--- src/rtl/eth_phy_10g_rx_link_ctrl.sv ---
// -----------------------------------------------------------------------------
// eth_phy_10g_rx_link_ctrl
//
// Receive-side link sequencing controller for the 10GBASE-R PCS (rx_clk domain).
// Pulses a reset into the RX datapath, waits for block lock with a clear BER
// monitor, qualifies the lock over a stability window and then declares the
// link up. Loss of lock, high BER or a SERDES reset request tears the link
// down and restarts. Repeated lock timeouts latch a fault until the block is
// disabled.
//
// Optional feature macro: ETH_PHY_10G_RX_LINK_STATS_EN
//   defined   -> bad_block_count counts rx_bad_block strobes while UP
//   undefined -> bad_block_count tied to 0, stats_clear ignored
//
// Ports:
//   rx_clk               in   clock, rising edge
//   rx_rst               in   synchronous active-high reset
//   cfg_enable           in   1 = run sequencing, 0 = return to IDLE
//   rx_block_lock        in   block lock from PCS RX
//   rx_high_ber          in   high-BER flag from PCS RX
//   rx_bad_block         in   one-cycle bad-block strobe
//   serdes_rx_reset_req  in   PCS request to reset the SERDES
//   stats_clear          in   synchronous clear of bad_block_count
//   pcs_rx_reset         out  reset to the RX datapath
//   link_up              out  link qualified
//   link_fault           out  retries exhausted
//   link_state     [2:0] out  encoded FSM state
//   relock_count   [7:0] out  UP->RESET transitions, saturating
//   bad_block_count[15:0] out bad blocks seen while UP, saturating
//
// state     | meaning
// ----------+--------------------------------------------------------------
// IDLE  (0) | disabled, waiting for cfg_enable
// RESET (1) | pcs_rx_reset asserted for RESET_CYCLES
// WAIT_LOCK(2)| waiting for lock with clean BER, up to LOCK_TIMEOUT cycles
// QUALIFY(3)| lock must hold clean for STABLE_CYCLES
// UP    (4) | link qualified
// FAULT (5) | retries exhausted, held until cfg_enable drops
// -----------------------------------------------------------------------------
module eth_phy_10g_rx_link_ctrl #(
    parameter int RESET_CYCLES  = 4,
    parameter int LOCK_TIMEOUT  = 256,
    parameter int STABLE_CYCLES = 64,
    parameter int MAX_RETRIES   = 3
) (
    input  logic        rx_clk,
    input  logic        rx_rst,
    input  logic        cfg_enable,
    input  logic        rx_block_lock,
    input  logic        rx_high_ber,
    input  logic        rx_bad_block,
    input  logic        serdes_rx_reset_req,
    input  logic        stats_clear,
    output logic        pcs_rx_reset,
    output logic        link_up,
    output logic        link_fault,
    output logic [2:0]  link_state,
    output logic [7:0]  relock_count,
    output logic [15:0] bad_block_count
);

    localparam logic [2:0] ST_IDLE      = 3'd0;
    localparam logic [2:0] ST_RESET     = 3'd1;
    localparam logic [2:0] ST_WAIT_LOCK = 3'd2;
    localparam logic [2:0] ST_QUALIFY   = 3'd3;
    localparam logic [2:0] ST_UP        = 3'd4;
    localparam logic [2:0] ST_FAULT     = 3'd5;

    // One shared timer sized for the longest timed state.
    localparam int T_A  = (RESET_CYCLES > LOCK_TIMEOUT) ? RESET_CYCLES : LOCK_TIMEOUT;
    localparam int T_MAX = (T_A > STABLE_CYCLES) ? T_A : STABLE_CYCLES;
    localparam int TW   = (T_MAX > 1) ? $clog2(T_MAX) : 1;

    localparam logic [TW-1:0] LD_RESET  = TW'(RESET_CYCLES - 1);
    localparam logic [TW-1:0] LD_LOCK   = TW'(LOCK_TIMEOUT - 1);
    localparam logic [TW-1:0] LD_STABLE = TW'(STABLE_CYCLES - 1);
    localparam logic [3:0]    RETRY_LIM = 4'(MAX_RETRIES);

    logic [2:0]    state_q,   state_d;
    logic [TW-1:0] timer_q,   timer_d;
    logic [3:0]    retry_q,   retry_d;
    logic [7:0]    relock_q,  relock_d;
    logic [3:0]    retry_inc;
    logic          lock_good;
    logic          timer_done;

    assign retry_inc  = retry_q + 4'd1;
    assign lock_good  = rx_block_lock & ~rx_high_ber;
    assign timer_done = (timer_q == '0);

    always_comb begin
        state_d  = state_q;
        timer_d  = timer_done ? timer_q : timer_q - TW'(1);
        retry_d  = retry_q;
        relock_d = relock_q;

        if (!cfg_enable) begin
            state_d = ST_IDLE;
            timer_d = '0;
        end else begin
            case (state_q)
                ST_IDLE: begin
                    state_d = ST_RESET;
                    timer_d = LD_RESET;
                    retry_d = '0;
                end
                ST_RESET: begin
                    if (timer_done) begin
                        state_d = ST_WAIT_LOCK;
                        timer_d = LD_LOCK;
                    end
                end
                ST_WAIT_LOCK: begin
                    // Lock wins over a coincident timeout.
                    if (lock_good) begin
                        state_d = ST_QUALIFY;
                        timer_d = LD_STABLE;
                    end else if (timer_done) begin
                        retry_d = retry_inc;
                        if (retry_inc == RETRY_LIM) begin
                            state_d = ST_FAULT;
                            timer_d = '0;
                        end else begin
                            state_d = ST_RESET;
                            timer_d = LD_RESET;
                        end
                    end
                end
                ST_QUALIFY: begin
                    // A glitch in the final window cycle still blocks promotion.
                    if (!lock_good) begin
                        state_d = ST_WAIT_LOCK;
                        timer_d = LD_LOCK;
                    end else if (timer_done) begin
                        state_d = ST_UP;
                        retry_d = '0;
                    end
                end
                ST_UP: begin
                    if (!lock_good || serdes_rx_reset_req) begin
                        state_d = ST_RESET;
                        timer_d = LD_RESET;
                        if (relock_q != 8'hFF) begin
                            relock_d = relock_q + 8'd1;
                        end
                    end
                end
                ST_FAULT: begin
                    state_d = ST_FAULT;
                end
                default: begin
                    state_d = ST_IDLE;
                    timer_d = '0;
                end
            endcase
        end
    end

    always_ff @(posedge rx_clk) begin
        if (rx_rst) begin
            state_q  <= ST_IDLE;
            timer_q  <= '0;
            retry_q  <= '0;
            relock_q <= '0;
        end else begin
            state_q  <= state_d;
            timer_q  <= timer_d;
            retry_q  <= retry_d;
            relock_q <= relock_d;
        end
    end

    assign pcs_rx_reset = (state_q == ST_RESET);
    assign link_up      = (state_q == ST_UP);
    assign link_fault   = (state_q == ST_FAULT);
    assign link_state   = state_q;
    assign relock_count = relock_q;

`ifdef ETH_PHY_10G_RX_LINK_STATS_EN
    logic [15:0] bad_cnt_q, bad_cnt_d;

    // Clear takes precedence over a coincident strobe.
    always_comb begin
        bad_cnt_d = bad_cnt_q;
        if (stats_clear) begin
            bad_cnt_d = '0;
        end else if (rx_bad_block && (state_q == ST_UP) && (bad_cnt_q != 16'hFFFF)) begin
            bad_cnt_d = bad_cnt_q + 16'd1;
        end
    end

    always_ff @(posedge rx_clk) begin
        if (rx_rst) begin
            bad_cnt_q <= '0;
        end else begin
            bad_cnt_q <= bad_cnt_d;
        end
    end

    assign bad_block_count = bad_cnt_q;
`else
    logic unused_stats_inputs;
    assign unused_stats_inputs = rx_bad_block ^ stats_clear;
    assign bad_block_count     = '0;
`endif

endmodule

--- config.mk ---
export PLATFORM = sky130hd
export DESIGN_NAME = eth_phy_10g_rx_link_ctrl
export DESIGN_NICKNAME = d
export VERILOG_FILES = /design/src/rtl/eth_phy_10g_rx_link_ctrl.sv
export SDC_FILE = /design/constraint.sdc
export NUM_CORES = 1
export LEC_CHECK = 0
export ABC_AREA = 0
export BUFFER_PORTS_ARGS = -buffer_cell sky130_fd_sc_hd__clkbuf_2
export CAP_MARGIN = 25
export CORE_MARGIN = 3
export CORE_UTILIZATION = 52
export CTS_CLUSTER_SIZE = 10
export DETAILED_ROUTE_END_ITERATION = 6
export PLACE_DENSITY = 0.8
export SKIP_LAST_GASP = 1
export SLEW_MARGIN = 20
export SYNTH_ARGS = -nofsm -noshare
export SYNTH_HDL_FRONTEND = slang
export SYNTH_SLANG_ARGS = --single-unit
--- constraint.sdc ---
create_clock -name rx_clk -period 6.8 [get_ports rx_clk]
set_input_delay 1.36 -clock rx_clk [delete_from_list [all_inputs] [get_ports rx_clk]]
set_output_delay 1.36 -clock rx_clk [all_outputs]
set_load 0.005 [all_outputs]
==> summary.md <==
| Metric | Value |
|---|---|
| Status | `completed` |
| Sink Count | `23` |
| Crit start category | `flip-flop` |
| GR Overflow Total | `0` |
| Die W | `64.54 um` |
| GR Util All Layers | `19.48%` |
| Mux cell area share after synthesis | `2.247%` |
| Worst Hold Depth | `1` |
| Flop2flop setup slack | `3.60 ns` |
| Synthesized instance count | `225` |
| Yosys Warn Count | `0` |
| Share of cells above drive strength 1 | `14.53%` |
| Vias per cell | `5.964` |
| Starting density of the core | `56.51%` |
| Die H | `64.54 um` |
| First-pass iteration count of the detailed router | `5` |
| Post-Synth XOR/XNOR Area | `3.441%` |
| WL final | `3898 um` |
| Final min period | `3.234 ns` |
| Synth area leader | `dfxtp_1` |
| Register bit total from synthesis | `23` |
| Area fraction in and, or, nand and nor cells after synthesis | `27.18%` |
| CP arrival | `1.87 ns` |
| CTS root buf | `clkbuf_4` |
| CTS Hold Bufs | `0` |
| Die area | `0.004165 mm2` |
| Synth cell types | `57` |
| GPL Wtd Cong | `0.8515` |
| Max_slew headroom | `34.43%` |
| Top post-synthesis cells by count | `23 x dfxtp_1, 20 x nor2_1, 16 x a21oi_1, 16 x buf_4, 13 x nand2_1` |
| CTS Buf Count | `3` |
| Worst slew pin tran | `0.9745 ns` |
| Antenna diode count | `0` |
| Clock Latency Late Sink | `0.32 ns` |
| Nets@finish | `249` |
| Leading register cell type out of synthesis | `dfxtp_1` |
| I/O pin cnt | `38` |
| VDD IR max | `0.1153 mV` |
| Total core area | `0.003153 mm2` |
| Synth Area per Inst | `7.919 um2` |
| Post-synthesis adder-cell area fraction | `4.213%` |
| Vias in the first global route | `1,372` |
| Top-count cell post-synth | `dfxtp_1` |
| DRT iter0 DRCs | `131` |
| Vias | `1,658` |
| Total power | `294.0 uW` |
| Largest family of logic cells by synthesized area | `simple AND/OR/NAND/NOR gates` |
| Worst reg2reg path endpoint | `timer_q[0]$_SDFF_PP0_` |
| Reg2reg start | `timer_q[0]$_SDFF_PP0_` |
| CP startpoint | `link_state[0]$_SDFFE_PP0P_` |
| Finish-stage setup viols | `0` |
| Mapped Area | `0.001782 mm2` |
| RSZ-0062 raised after global routing | `false` |
| Routed wire per std cell | `14.02 um` |
| Critical Path End Type | `primary output` |
| Clock Skews | `0.007294 ns` |
| # fillers | `310` |
| Post-synth ARST share | `0%` |
| Pwr dens | `160.8 mW/mm2` |
| Clk buf depth | `2` |
| Worst hold path class | `reg2reg` |
| Synth Area in Compound Gates | `24.65%` |
| Max-slew violations | `0` |
| WP data required | `5.44 ns` |
| Number of H-tree levels | `1` |
| Worst Hold Launch | `retry_q[2]$_SDFFE_PP0P_` |
| Fin. Hold Viols | `0` |
| Reg2Reg Depth | `10` |
| Largest net degree at the start of global routing | `23` |
| DP HPWL | `2833 um` |
| Top cells by area, synth | `dfxtp_1 26%, buf_4 6.7%, a21oi_1 4.5%` |
| Initial antenna violation count | `0` |
| Crit share post-route | `47.56%` |
| Fmax | `309.2 MHz` |
| Post-CTS Repair Setup Buffers | `0` |
| Buffers on Ports | `19` |
| Register area share after synthesis | `25.84%` |
| Max Cap Viol | `0` |
| Std-Cell Rows | `20` |
| Post-CTS sizing | `0` |
| EDFF count, synth | `0` |
| First-pass GRT wire length | `6534 um` |
| DRC viols | `0` |
| Setup TNS | `0 ns` |
| Share of the synthesized area in the top cell type | `25.84%` |
| CTS tree | `built` |
| Maximum fanout along the worst path | `22` |
| Hold Crit Endpoint | `retry_q[2]$_SDFFE_PP0P_` |
| Area grow syn2layout | `2.598%` |
| Static Leak | `0.0007124 uW` |
| Crit Path Category | `reg2out` |
| CTS clk-pin slew, worst paths | `0.14 ns` |
| Post-route antenna net violation count | `0` |
## per-layer routing
layer,global-route usage [%],wire [um]
met1,29.67,1784
met2,28.87,1697
met3,2.426,383
met4,4.749,31
met5,0,0
## power breakdown
| group | internal (uW) | leakage, uW | total [uW] | switching, uW |
|---|---|---|---|---|
| combinational | 30.8 | 0.000508 | 81.5 | 50.6 |
| sequential | 139 | 0.000186 | 147 | 7.85 |
| clock | 22.0 | 0.0000177 | 65.8 | 43.7 |
## logic make-up after synthesis
family                   Yosys count
AO/OA/AOI/OAI                     62
XOR/XNOR                           7
adder cells (fa/ha/maj)            6
buffers and inverters             37
flip-flops                        23
multiplexers                       4
other                              1
AND/OR/NAND/NOR                   85
## registers in the layout, indices dropped and copies added (netlist names)
signal,count
retry_q,4
relock_count,8
timer_q,8
link_state,3
## cell type report
class                   instances  area, um2  area share, %
multi-input cells             180       1160          63.45
flip-flops and latches         23      460.4          25.19
well taps                      44      55.05          3.012
clock buffers                   3      22.52          1.232
repair buffers                 19      95.09          5.202
inverters                       8      30.03          1.643
clock inverters                 1      5.005         0.2738
## worst max path at each step
stage | depth (start not counted) | slack, ns | endpoint
after floorplan | 4 | 4.03 | retry_q[1]$_SDFFE_PP0P_
after global placement | 10 | 3.72 | timer_q[0]$_SDFF_PP0_
after detailed placement | 10 | 3.71 | timer_q[0]$_SDFF_PP0_
after CTS | 2 | 3.56 | pcs_rx_reset
after global routing | 10 | 3.39 | timer_q[0]$_SDFF_PP0_
final | 2 | 3.57 | pcs_rx_reset
## cells in the final DEF, fill, tap and decap left out, drive strengths merged, types with 6 or more instances in the layout
| cell type | instances |
|---|---|
| nand2 | 13 |
| ha | 6 |
| o21ai | 8 |
| inv | 7 |
| clkbuf | 22 |
| nor2 | 20 |
| nand2b | 7 |
| dfxtp | 23 |
| a21oi | 16 |
| conb | 16 |
## critical path: stages, from the launching register on
cell and delay, ns:
dfxtp_1 0.77, nor3b_1 0.57, clkbuf_2 0.21
## per-stage QoR
step	instances	cell area, um2	setup slack [ns]	hold WS (ns)	utilization (%)
6_report	278	1828	3.566	0.5400	57.98
5_1_grt	278	1828	3.388	0.5617	57.98
4_1_cts	278	1828	3.564	0.5355	57.98
3_5_place_dp	274	1800	3.709	0.5179	57.10
3_3_place_gp	274	1800	3.717	0.5091	57.10
2_1_floorplan	240	1838	4.035	0.4768	-
Note: power is estimated with default switching activity, not from simulation.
:::
▶ [Goal of the exercise] Print only what lies in the material above starting at the line with "Finish-stage setup viols" and ending at the line with "Reg2Reg Depth |", every line exactly as given.

▶ [Response to the task]
| Finish-stage setup viols | `0` |
| Mapped Area | `0.001782 mm2` |
| RSZ-0062 raised after global routing | `false` |
| Routed wire per std cell | `14.02 um` |
| Critical Path End Type | `primary output` |
| Clock Skews | `0.007294 ns` |
| # fillers | `310` |
| Post-synth ARST share | `0%` |
| Pwr dens | `160.8 mW/mm2` |
| Clk buf depth | `2` |
| Worst hold path class | `reg2reg` |
| Synth Area in Compound Gates | `24.65%` |
| Max-slew violations | `0` |
| WP data required | `5.44 ns` |
| Number of H-tree levels | `1` |
| Worst Hold Launch | `retry_q[2]$_SDFFE_PP0P_` |
| Fin. Hold Viols | `0` |
| Reg2Reg Depth | `10` |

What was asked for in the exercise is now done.